(Stored items)
((

--- src/olist_pkg.sv ---
package olist_pkg;

    // Request codes
    localparam logic [2:0] REQ_INS_HEAD = 3'd0;
    localparam logic [2:0] REQ_INS_TAIL = 3'd1;
    localparam logic [2:0] REQ_INS_POS  = 3'd2;
    localparam logic [2:0] REQ_DEL_POS  = 3'd3;
    localparam logic [2:0] REQ_DEL_VAL  = 3'd4;
    localparam logic [2:0] REQ_DUMP     = 3'd5;

    // Status codes
    localparam logic [1:0] ST_OK    = 2'd0;
    localparam logic [1:0] ST_RANGE = 2'd1;
    localparam logic [1:0] ST_FULL  = 2'd2;
    localparam logic [1:0] ST_EMPTY = 2'd3;

    // Most results a single dump emits
    localparam int MAX_RESULTS = 16;

    // Fixed field widths
    localparam int VALUE_W = 32;
    localparam int INDEX_W = 4;
    localparam int COUNT_W = 5;

    typedef logic signed [VALUE_W-1:0] value_t;

endpackage

--- src/ordered_list_engine.sv ---
// Ordered list engine: a bounded list of signed 32-bit words held in one
// synchronous RAM in list order (index 0 is the head).
// Input channel (s_valid/s_ready): one request per transaction - insert at
// head, tail or position, delete at position, delete every match of a value,
// or dump. Result channel (m_valid/m_ready): a dump gives one transaction per
// entry (at most 16) with m_last on the final one; every other request gives
// exactly one transaction carrying status, removed count and entry count.
// A request is taken only while the engine is idle. Inserts and
// deletes at a position shift the entries behind that position through the
// RAM's single read and write port, one entry per cycle; delete by value
// reads every entry once; a dump streams one entry per cycle while the
// result register can take it, and otherwise holds until the receiver
// accepts.
// A result register decouples the two sides: a new request is accepted while
// the previous result waits; a stalled receiver holds the engine only when
// its next result is ready to leave.
// Reset empties the list at once (count cleared); the RAM needs no clearing.
module ordered_list_engine #(
    parameter int CAPACITY = 16
) (
    input  logic                                aclk,
    input  logic                                aresetn,
    input  logic                                s_valid,
    output logic                                s_ready,
    input  logic [2:0]                          s_req_type,
    input  logic signed [31:0]                  s_item_value,
    input  logic [4:0]                          s_position,
    output logic                                m_valid,
    input  logic                                m_ready,
    output logic signed [31:0]                  m_out_value,
    output logic [olist_pkg::INDEX_W-1:0]       m_out_index,
    output logic [olist_pkg::COUNT_W-1:0]       m_removed,
    output logic [olist_pkg::COUNT_W-1:0]       m_entry_count,
    output logic [1:0]                          m_status,
    output logic                                m_last
);

    localparam int AW = (CAPACITY > 1) ? $clog2(CAPACITY) : 1;
    localparam int CW = $clog2(CAPACITY + 1);

    localparam logic [2:0] S_IDLE  = 3'd0;
    localparam logic [2:0] S_INS   = 3'd1;
    localparam logic [2:0] S_DELP  = 3'd2;
    localparam logic [2:0] S_DELV  = 3'd3;
    localparam logic [2:0] S_DUMP  = 3'd4;
    localparam logic [2:0] S_REPLY = 3'd5;

    logic [2:0]          state_reg, state_next;
    logic [CW-1:0]       count_reg, count_next;
    logic [CW-1:0]       ptr_reg, ptr_next;
    logic [CW-1:0]       j_reg, j_next;
    logic [CW-1:0]       pos_reg, pos_next;
    olist_pkg::value_t   value_reg, value_next;
    logic [CW-1:0]       removed_reg, removed_next;
    logic [1:0]          status_reg, status_next;
    logic                pend_reg, pend_next;
    logic [AW-1:0]       pend_addr_reg, pend_addr_next;

    logic                mem_we;
    logic [AW-1:0]       mem_waddr;
    olist_pkg::value_t   mem_wdata;
    logic                mem_re;
    logic [AW-1:0]       mem_raddr;
    olist_pkg::value_t   mem_rdata;

    logic                out_free;
    logic                out_load;
    olist_pkg::value_t   ld_value;
    logic [olist_pkg::INDEX_W-1:0] ld_index;
    logic [CW-1:0]       ld_removed;
    logic [CW-1:0]       ld_count;
    logic [1:0]          ld_status;
    logic                ld_last;
    int                  dump_len;

    logic                m_valid_reg;
    olist_pkg::value_t   m_value_reg;
    logic [olist_pkg::INDEX_W-1:0] m_index_reg;
    logic [CW-1:0]       m_removed_reg;
    logic [CW-1:0]       m_count_reg;
    logic [1:0]          m_status_reg;
    logic                m_last_reg;

    olist_mem #(
        .DEPTH (CAPACITY),
        .AW    (AW)
    ) u_mem (
        .aclk  (aclk),
        .we    (mem_we),
        .waddr (mem_waddr),
        .wdata (mem_wdata),
        .re    (mem_re),
        .raddr (mem_raddr),
        .rdata (mem_rdata)
    );

    assign out_free = !m_valid_reg || m_ready;
    assign s_ready  = (state_reg == S_IDLE);
    assign dump_len = (int'(count_reg) > olist_pkg::MAX_RESULTS) ?
                      olist_pkg::MAX_RESULTS : int'(count_reg);

    // Sequencer: read, move, write back one entry per cycle unless a dump stalls
    always_comb begin
        state_next     = state_reg;
        count_next     = count_reg;
        ptr_next       = ptr_reg;
        j_next         = j_reg;
        pos_next       = pos_reg;
        value_next     = value_reg;
        removed_next   = removed_reg;
        status_next    = status_reg;
        pend_next      = pend_reg;
        pend_addr_next = pend_addr_reg;
        mem_we         = 1'b0;
        mem_waddr      = '0;
        mem_wdata      = '0;
        mem_re         = 1'b0;
        mem_raddr      = '0;
        out_load       = 1'b0;
        ld_value       = '0;
        ld_index       = '0;
        ld_removed     = '0;
        ld_count       = count_reg;
        ld_status      = olist_pkg::ST_OK;
        ld_last        = 1'b1;

        unique case (state_reg)
            S_IDLE: begin
                if (s_valid) begin
                    value_next   = s_item_value;
                    removed_next = '0;
                    status_next  = olist_pkg::ST_OK;
                    ptr_next     = '0;
                    j_next       = '0;
                    pend_next    = 1'b0;
                    unique case (s_req_type) inside
                        olist_pkg::REQ_INS_HEAD, olist_pkg::REQ_INS_TAIL,
                        olist_pkg::REQ_INS_POS: begin
                            if (s_req_type == olist_pkg::REQ_INS_POS &&
                                int'(s_position) > int'(count_reg)) begin
                                status_next = olist_pkg::ST_RANGE;
                                state_next  = S_REPLY;
                            end else if (int'(count_reg) >= CAPACITY) begin
                                status_next = olist_pkg::ST_FULL;
                                state_next  = S_REPLY;
                            end else begin
                                if (s_req_type == olist_pkg::REQ_INS_HEAD) begin
                                    pos_next = '0;
                                end else if (s_req_type == olist_pkg::REQ_INS_TAIL) begin
                                    pos_next = count_reg;
                                end else begin
                                    pos_next = CW'(s_position);
                                end
                                ptr_next   = count_reg;
                                state_next = S_INS;
                            end
                        end
                        olist_pkg::REQ_DEL_POS: begin
                            if (count_reg == '0) begin
                                status_next = olist_pkg::ST_EMPTY;
                                state_next  = S_REPLY;
                            end else if (int'(s_position) >= int'(count_reg)) begin
                                status_next = olist_pkg::ST_RANGE;
                                state_next  = S_REPLY;
                            end else begin
                                pos_next   = CW'(s_position);
                                ptr_next   = CW'(s_position) + CW'(1);
                                state_next = S_DELP;
                            end
                        end
                        olist_pkg::REQ_DEL_VAL: begin
                            if (count_reg == '0) begin
                                status_next = olist_pkg::ST_EMPTY;
                                state_next  = S_REPLY;
                            end else begin
                                state_next = S_DELV;
                            end
                        end
                        olist_pkg::REQ_DUMP: begin
                            if (count_reg == '0) begin
                                status_next = olist_pkg::ST_EMPTY;
                                state_next  = S_REPLY;
                            end else begin
                                state_next = S_DUMP;
                            end
                        end
                        default: begin
                            state_next = S_REPLY;
                        end
                    endcase
                end
            end

            // Shift entries up towards the tail, then drop the new word in
            S_INS: begin
                if (pend_reg) begin
                    mem_we    = 1'b1;
                    mem_waddr = pend_addr_reg + AW'(1);
                    mem_wdata = mem_rdata;
                    pend_next = 1'b0;
                end
                if (ptr_reg > pos_reg) begin
                    mem_re         = 1'b1;
                    mem_raddr      = AW'(ptr_reg - CW'(1));
                    pend_next      = 1'b1;
                    pend_addr_next = AW'(ptr_reg - CW'(1));
                    ptr_next       = ptr_reg - CW'(1);
                end else if (!pend_reg) begin
                    mem_we     = 1'b1;
                    mem_waddr  = AW'(pos_reg);
                    mem_wdata  = value_reg;
                    count_next = count_reg + CW'(1);
                    state_next = S_REPLY;
                end
            end

            // Close the gap by moving later entries down one place
            S_DELP: begin
                if (pend_reg) begin
                    mem_we    = 1'b1;
                    mem_waddr = pend_addr_reg - AW'(1);
                    mem_wdata = mem_rdata;
                    pend_next = 1'b0;
                end
                if (ptr_reg < count_reg) begin
                    mem_re         = 1'b1;
                    mem_raddr      = AW'(ptr_reg);
                    pend_next      = 1'b1;
                    pend_addr_next = AW'(ptr_reg);
                    ptr_next       = ptr_reg + CW'(1);
                end else if (!pend_reg) begin
                    count_next   = count_reg - CW'(1);
                    removed_next = CW'(1);
                    state_next   = S_REPLY;
                end
            end

            // Compact in place: keep non-matching entries at the write index
            S_DELV: begin
                if (pend_reg) begin
                    pend_next = 1'b0;
                    if (mem_rdata != value_reg) begin
                        mem_we    = 1'b1;
                        mem_waddr = AW'(j_reg);
                        mem_wdata = mem_rdata;
                        j_next    = j_reg + CW'(1);
                    end
                end
                if (ptr_reg < count_reg) begin
                    mem_re         = 1'b1;
                    mem_raddr      = AW'(ptr_reg);
                    pend_next      = 1'b1;
                    pend_addr_next = AW'(ptr_reg);
                    ptr_next       = ptr_reg + CW'(1);
                end else if (!pend_reg) begin
                    removed_next = count_reg - j_reg;
                    count_next   = j_reg;
                    state_next   = S_REPLY;
                end
            end

            // Stream entries out, one read in flight ahead of the result register
            S_DUMP: begin
                if (pend_reg && out_free) begin
                    out_load  = 1'b1;
                    ld_value  = mem_rdata;
                    ld_index  = olist_pkg::INDEX_W'(pend_addr_reg);
                    ld_last   = (int'(pend_addr_reg) + 1 == dump_len);
                    pend_next = 1'b0;
                end
                if (int'(ptr_reg) < dump_len && (!pend_reg || out_free)) begin
                    mem_re         = 1'b1;
                    mem_raddr      = AW'(ptr_reg);
                    pend_next      = 1'b1;
                    pend_addr_next = AW'(ptr_reg);
                    ptr_next       = ptr_reg + CW'(1);
                end else if (!pend_reg && int'(ptr_reg) >= dump_len) begin
                    state_next = S_IDLE;
                end
            end

            S_REPLY: begin
                if (out_free) begin
                    out_load   = 1'b1;
                    ld_removed = removed_reg;
                    ld_status  = status_reg;
                    state_next = S_IDLE;
                end
            end

            default: begin
                state_next = S_IDLE;
            end
        endcase
    end

    // Control state
    always_ff @(posedge aclk) begin
        if (!aresetn) begin
            state_reg   <= S_IDLE;
            count_reg   <= '0;
            pend_reg    <= 1'b0;
            m_valid_reg <= 1'b0;
        end else begin
            state_reg <= state_next;
            count_reg <= count_next;
            pend_reg  <= pend_next;
            if (out_load) begin
                m_valid_reg <= 1'b1;
            end else if (m_ready) begin
                m_valid_reg <= 1'b0;
            end
        end
    end

    // Datapath registers
    always_ff @(posedge aclk) begin
        ptr_reg       <= ptr_next;
        j_reg         <= j_next;
        pos_reg       <= pos_next;
        value_reg     <= value_next;
        removed_reg   <= removed_next;
        status_reg    <= status_next;
        pend_addr_reg <= pend_addr_next;
        if (out_load) begin
            m_value_reg   <= ld_value;
            m_index_reg   <= ld_index;
            m_removed_reg <= ld_removed;
            m_count_reg   <= ld_count;
            m_status_reg  <= ld_status;
            m_last_reg    <= ld_last;
        end
    end

    assign m_valid       = m_valid_reg;
    assign m_out_value   = m_value_reg;
    assign m_out_index   = m_index_reg;
    assign m_removed     = olist_pkg::COUNT_W'(m_removed_reg);
    assign m_entry_count = olist_pkg::COUNT_W'(m_count_reg);
    assign m_status      = m_status_reg;
    assign m_last        = m_last_reg;

endmodule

))

[What you have to do]: Out of the data above, transcribe exactly and only the lines starting with the line that has "if (s_valid) begin" and going on through the line that has "pos_next = count_reg;", both included.

[Solution for this exercise]:
                if (s_valid) begin
                    value_next   = s_item_value;
                    removed_next = '0;
                    status_next  = olist_pkg::ST_OK;
                    ptr_next     = '0;
                    j_next       = '0;
                    pend_next    = 1'b0;
                    unique case (s_req_type) inside
                        olist_pkg::REQ_INS_HEAD, olist_pkg::REQ_INS_TAIL,
                        olist_pkg::REQ_INS_POS: begin
                            if (s_req_type == olist_pkg::REQ_INS_POS &&
                                int'(s_position) > int'(count_reg)) begin
                                status_next = olist_pkg::ST_RANGE;
                                state_next  = S_REPLY;
                            end else if (int'(count_reg) >= CAPACITY) begin
                                status_next = olist_pkg::ST_FULL;
                                state_next  = S_REPLY;
                            end else begin
                                if (s_req_type == olist_pkg::REQ_INS_HEAD) begin
                                    pos_next = '0;
                                end else if (s_req_type == olist_pkg::REQ_INS_TAIL) begin
                                    pos_next = count_reg;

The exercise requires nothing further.